Some 529 suspected patients have been tested in the last 24 hours in the war-torn country, with 253 positive results. The deputy health minister insisted that patients with severe symptoms were tested, adding that the ministry is increasing hospital beds for Covid-19 patients.
Ferozuddin Feroz, the health minister, who was infected with the virus on Thursday, is in a “good condition”, Majroh said.
After three days of recording numbers below 20 in Kandahar, the number of transmissions increased in the southern province as 43 patients tested positive. The capital, Kabul, which is Afghanistan’s worst-affected area, recorded four new patients with Covid-19 out of 43 tests, Majroh said.
Singapore has recorded 753 new coronavirus cases, its health ministry said, taking the city-state’s total to 22,460 infections.
The vast majority of the newly infected people are migrant workers living in dormitories, the health ministry said in a statement. Nine are permanent residents.
As debates rage in other countries about the return of professional football, games will be played on the Faroe Islands today for the first time since the coronavirus outbreak.
The north Atlantic archipelago, located 370 miles north of Scotland with a population of just 50,000, will provide some much-needed respite to football fans when games restart in the country’s 10-team top flight.
Normally, matches in the country’s league are watched by fewer than 1,000 fans in the terraces but now, given the lack of football elsewhere, TV audiences will be tuning in from Norway and Denmark for the first game, which is being held behind closed doors.
The Faroe Islands international team players celebrate a goal against Latvia in a 2018 World Cup qualifying match at Skonto stadium, Riga, Latvia, October 7, 2016 Photograph: Ints Kalniņš/Reuters
Mikkjal Thomassen, manager of KL KLasksvik, the top league’s reigning champions, told BBC Breakfast: “It’s just strange times, we are excited of course, very excited to be back.”

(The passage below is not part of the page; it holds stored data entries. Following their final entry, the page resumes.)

<file path="src/rtl/knight.sv">
// knight: loads a 64-byte board over the master port, then writes one updated board per
// legal knight move. Define KNIGHT_MOVE_COUNT_EN to make a register 0 read return the board count.
module knight (
  input  logic        clk,
  input  logic        rst,
  output logic        slave_waitrequest,
  input  logic [3:0]  slave_address,
  input  logic        slave_read,
  output logic [31:0] slave_readdata,
  input  logic        slave_write,
  input  logic [31:0] slave_writedata,
  input  logic        master_waitrequest,
  output logic [31:0] master_address,
  output logic        master_read,
  input  logic [31:0] master_readdata,
  input  logic        master_readdatavalid,
  output logic        master_write,
  output logic [31:0] master_writedata,
  output logic [2:0]  o_dbg_state
);
  // Handshake: a master or slave transfer completes on a rising edge where its strobe is high
  // and its waitrequest is low; address/data stay stable while waitrequest is high.
  localparam logic [2:0] S_IDLE  = 3'd0;
  localparam logic [2:0] S_LOAD  = 3'd1;
  localparam logic [2:0] S_SCAN  = 3'd2;
  localparam logic [2:0] S_WRITE = 3'd3;
  localparam logic [2:0] S_DONE  = 3'd4;

  logic [2:0]  r_state;
  logic [31:0] r_src;
  logic [31:0] r_dst;
  logic [31:0] r_wbase;
  logic [2:0]  r_px;
  logic [2:0]  r_py;
  logic [7:0]  r_board [64];
  logic [5:0]  r_idx;
  logic        r_wait_data;
  logic [2:0]  r_mv;
  logic [5:0]  r_tgt;
`ifdef KNIGHT_MOVE_COUNT_EN
  logic [3:0]  r_count;
`endif

  logic              w_idle;
  logic [5:0]        w_src_sq;
  logic [7:0]        w_piece;
  logic signed [4:0] w_dx;
  logic signed [4:0] w_dy;
  logic signed [4:0] w_tx;
  logic signed [4:0] w_ty;
  logic              w_on_board;
  logic [5:0]        w_tgt_sq;
  logic [7:0]        w_tgt;
  logic              w_legal;
  logic              w_rd_acc;
  logic              w_rd_cap;
  logic              w_wr_acc;
  logic [7:0]        w_wbyte;
  logic              w_unused;

  assign w_idle   = (r_state == S_IDLE);
  assign w_src_sq = {r_py, r_px};
  assign w_piece  = r_board[w_src_sq];

  always_comb begin
    w_dx = 5'sd0;
    w_dy = 5'sd0;
    case (r_mv)
      3'd0: begin w_dx =  5'sd1; w_dy =  5'sd2; end
      3'd1: begin w_dx =  5'sd2; w_dy =  5'sd1; end
      3'd2: begin w_dx =  5'sd2; w_dy = -5'sd1; end
      3'd3: begin w_dx =  5'sd1; w_dy = -5'sd2; end
      3'd4: begin w_dx = -5'sd1; w_dy = -5'sd2; end
      3'd5: begin w_dx = -5'sd2; w_dy = -5'sd1; end
      3'd6: begin w_dx = -5'sd2; w_dy =  5'sd1; end
      default: begin w_dx = -5'sd1; w_dy = 5'sd2; end
    endcase
  end

  assign w_tx       = $signed({2'b00, r_px}) + w_dx;
  assign w_ty       = $signed({2'b00, r_py}) + w_dy;
  assign w_on_board = (w_tx[4:3] == 2'b00) && (w_ty[4:3] == 2'b00);
  assign w_tgt_sq   = {w_ty[2:0], w_tx[2:0]};
  assign w_tgt      = r_board[w_tgt_sq];
  // Empty target, or an enemy piece (sign bits differ) that gets captured.
  assign w_legal    = w_on_board && ((w_tgt == 8'd0) || (w_tgt[7] != w_piece[7]));

  assign w_rd_acc = master_read && !master_waitrequest;
  assign w_rd_cap = (r_state == S_LOAD) && (r_wait_data || w_rd_acc) && master_readdatavalid;
  assign w_wr_acc = master_write && !master_waitrequest;

  always_comb begin
    w_wbyte = r_board[r_idx];
    if (r_idx == w_src_sq)
      w_wbyte = 8'd0;
    else if (r_idx == r_tgt)
      w_wbyte = w_piece;
  end

  always_ff @(posedge clk) begin
    if (rst) begin
      r_state     <= S_IDLE;
      r_src       <= 32'd0;
      r_dst       <= 32'd0;
      r_wbase     <= 32'd0;
      r_px        <= 3'd0;
      r_py        <= 3'd0;
      r_idx       <= 6'd0;
      r_wait_data <= 1'b0;
      r_mv        <= 3'd0;
      r_tgt       <= 6'd0;
      for (int i = 0; i < 64; i++) r_board[i] <= 8'd0;
`ifdef KNIGHT_MOVE_COUNT_EN
      r_count     <= 4'd0;
`endif
    end else begin
      case (r_state)
        S_IDLE: begin
          if (slave_write) begin
            case (slave_address)
              4'd0: begin
                r_state     <= S_LOAD;
                r_idx       <= 6'd0;
                r_wait_data <= 1'b0;
`ifdef KNIGHT_MOVE_COUNT_EN
                r_count     <= 4'd0;
`endif
              end
              4'd1: r_src <= slave_writedata;
              4'd2: r_dst <= slave_writedata;
              4'd3: r_px  <= slave_writedata[2:0];
              4'd4: r_py  <= slave_writedata[2:0];
              default: ;
            endcase
          end
        end
        S_LOAD: begin
          if (w_rd_cap) begin
            r_board[r_idx] <= master_readdata[7:0];
            r_wait_data    <= 1'b0;
            r_idx          <= r_idx + 6'd1;
            if (r_idx == 6'd63) begin
              r_state <= S_SCAN;
              r_mv    <= 3'd0;
              r_wbase <= r_dst;
            end
          end else if (w_rd_acc) begin
            r_wait_data <= 1'b1;
          end
        end
        S_SCAN: begin
          if (w_piece == 8'd0) begin
            r_state <= S_DONE;
          end else if (w_legal) begin
            r_state <= S_WRITE;
            r_tgt   <= w_tgt_sq;
            r_idx   <= 6'd0;
          end else if (r_mv == 3'd7) begin
            r_state <= S_DONE;
          end else begin
            r_mv <= r_mv + 3'd1;
          end
        end
        S_WRITE: begin
          if (w_wr_acc) begin
            r_idx <= r_idx + 6'd1;
            if (r_idx == 6'd63) begin
              r_wbase <= r_wbase + 32'd64;
`ifdef KNIGHT_MOVE_COUNT_EN
              r_count <= r_count + 4'd1;
`endif
              if (r_mv == 3'd7) begin
                r_state <= S_DONE;
              end else begin
                r_state <= S_SCAN;
                r_mv    <= r_mv + 3'd1;
              end
            end
          end
        end
        S_DONE:  r_state <= S_IDLE;
        default: r_state <= S_IDLE;
      endcase
    end
  end

  // Outputs are gated by rst so strobes drop in the very cycle reset is applied.
  assign slave_waitrequest = !rst && !w_idle;
  assign master_read       = !rst && (r_state == S_LOAD) && !r_wait_data;
  assign master_write      = !rst && (r_state == S_WRITE);
  assign master_writedata  = {24'd0, w_wbyte};
  assign o_dbg_state       = r_state;

  always_comb begin
    master_address = 32'd0;
    if (!rst && r_state == S_LOAD)
      master_address = r_src + {26'd0, r_idx};
    else if (!rst && r_state == S_WRITE)
      master_address = r_wbase + {26'd0, r_idx};
  end

`ifdef KNIGHT_MOVE_COUNT_EN
  assign slave_readdata = (!rst && w_idle && slave_read && slave_address == 4'd0) ?
                          {28'd0, r_count} : 32'd0;
`else
  assign slave_readdata = 32'd0;
`endif

  assign w_unused = ^{master_readdata[31:8], slave_read};
endmodule

</file>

He added: “We are privileged to be in the spotlight for a moment, we will enjoy it and give it our best.”
Thomassen said he was thankful no one had died on the Faroe Islands after contracting Covid-19. “Last night, officially, we came down to zero incidents in the Faroes. There’s been a really loyal and active fight against corona and people have respected and so it went very well. There’s been no deaths, as you know.”
Any staff or players with symptoms have been tested and all have returned negative results, Thomassen added. “There has been a massive testing in the Faroes, more than 10% of the population has been tested,” he said.
South Korea’s K league restarted yesterday and Germany’s Bundesliga has been given the green light to resume on 16 May. The Belarusian Premier League prompted controversy by carrying on with matches despite the outbreak.
China is set to reform its disease prevention and control system, a senior health official has confirmed, after mounting criticism that the country was initially slow to react to the Covid-19 pandemic.
According to Reuters, Li Bin, a vice-minister of the China National Health Commission, told reporters on Saturday:
This coronavirus epidemic is a big test of our country’s governance and governing ability, and it exposed the weak links in how we address major epidemic and public health systems.”
China’s Health Commission Vice Minister Li Bin attends a news conference on the outbreak of the new coronavirus in Beijing, China January 26, 2020 Photograph: Thomas Peter/Reuters
The commission will build a “centralised and efficient” chain of command, and modernise the disease prevention and control system, he said.
It is also aiming to improve the use of big data, artificial intelligence and cloud computing to better trace and analyse diseases and distribute resources.
Li Bin said the commission was also planning to step up research on core technology, improve medical insurance and ensure better availability of emergency materials.
As China eases lockdown measures, it has not recorded any new deaths from coronavirus for 24 days.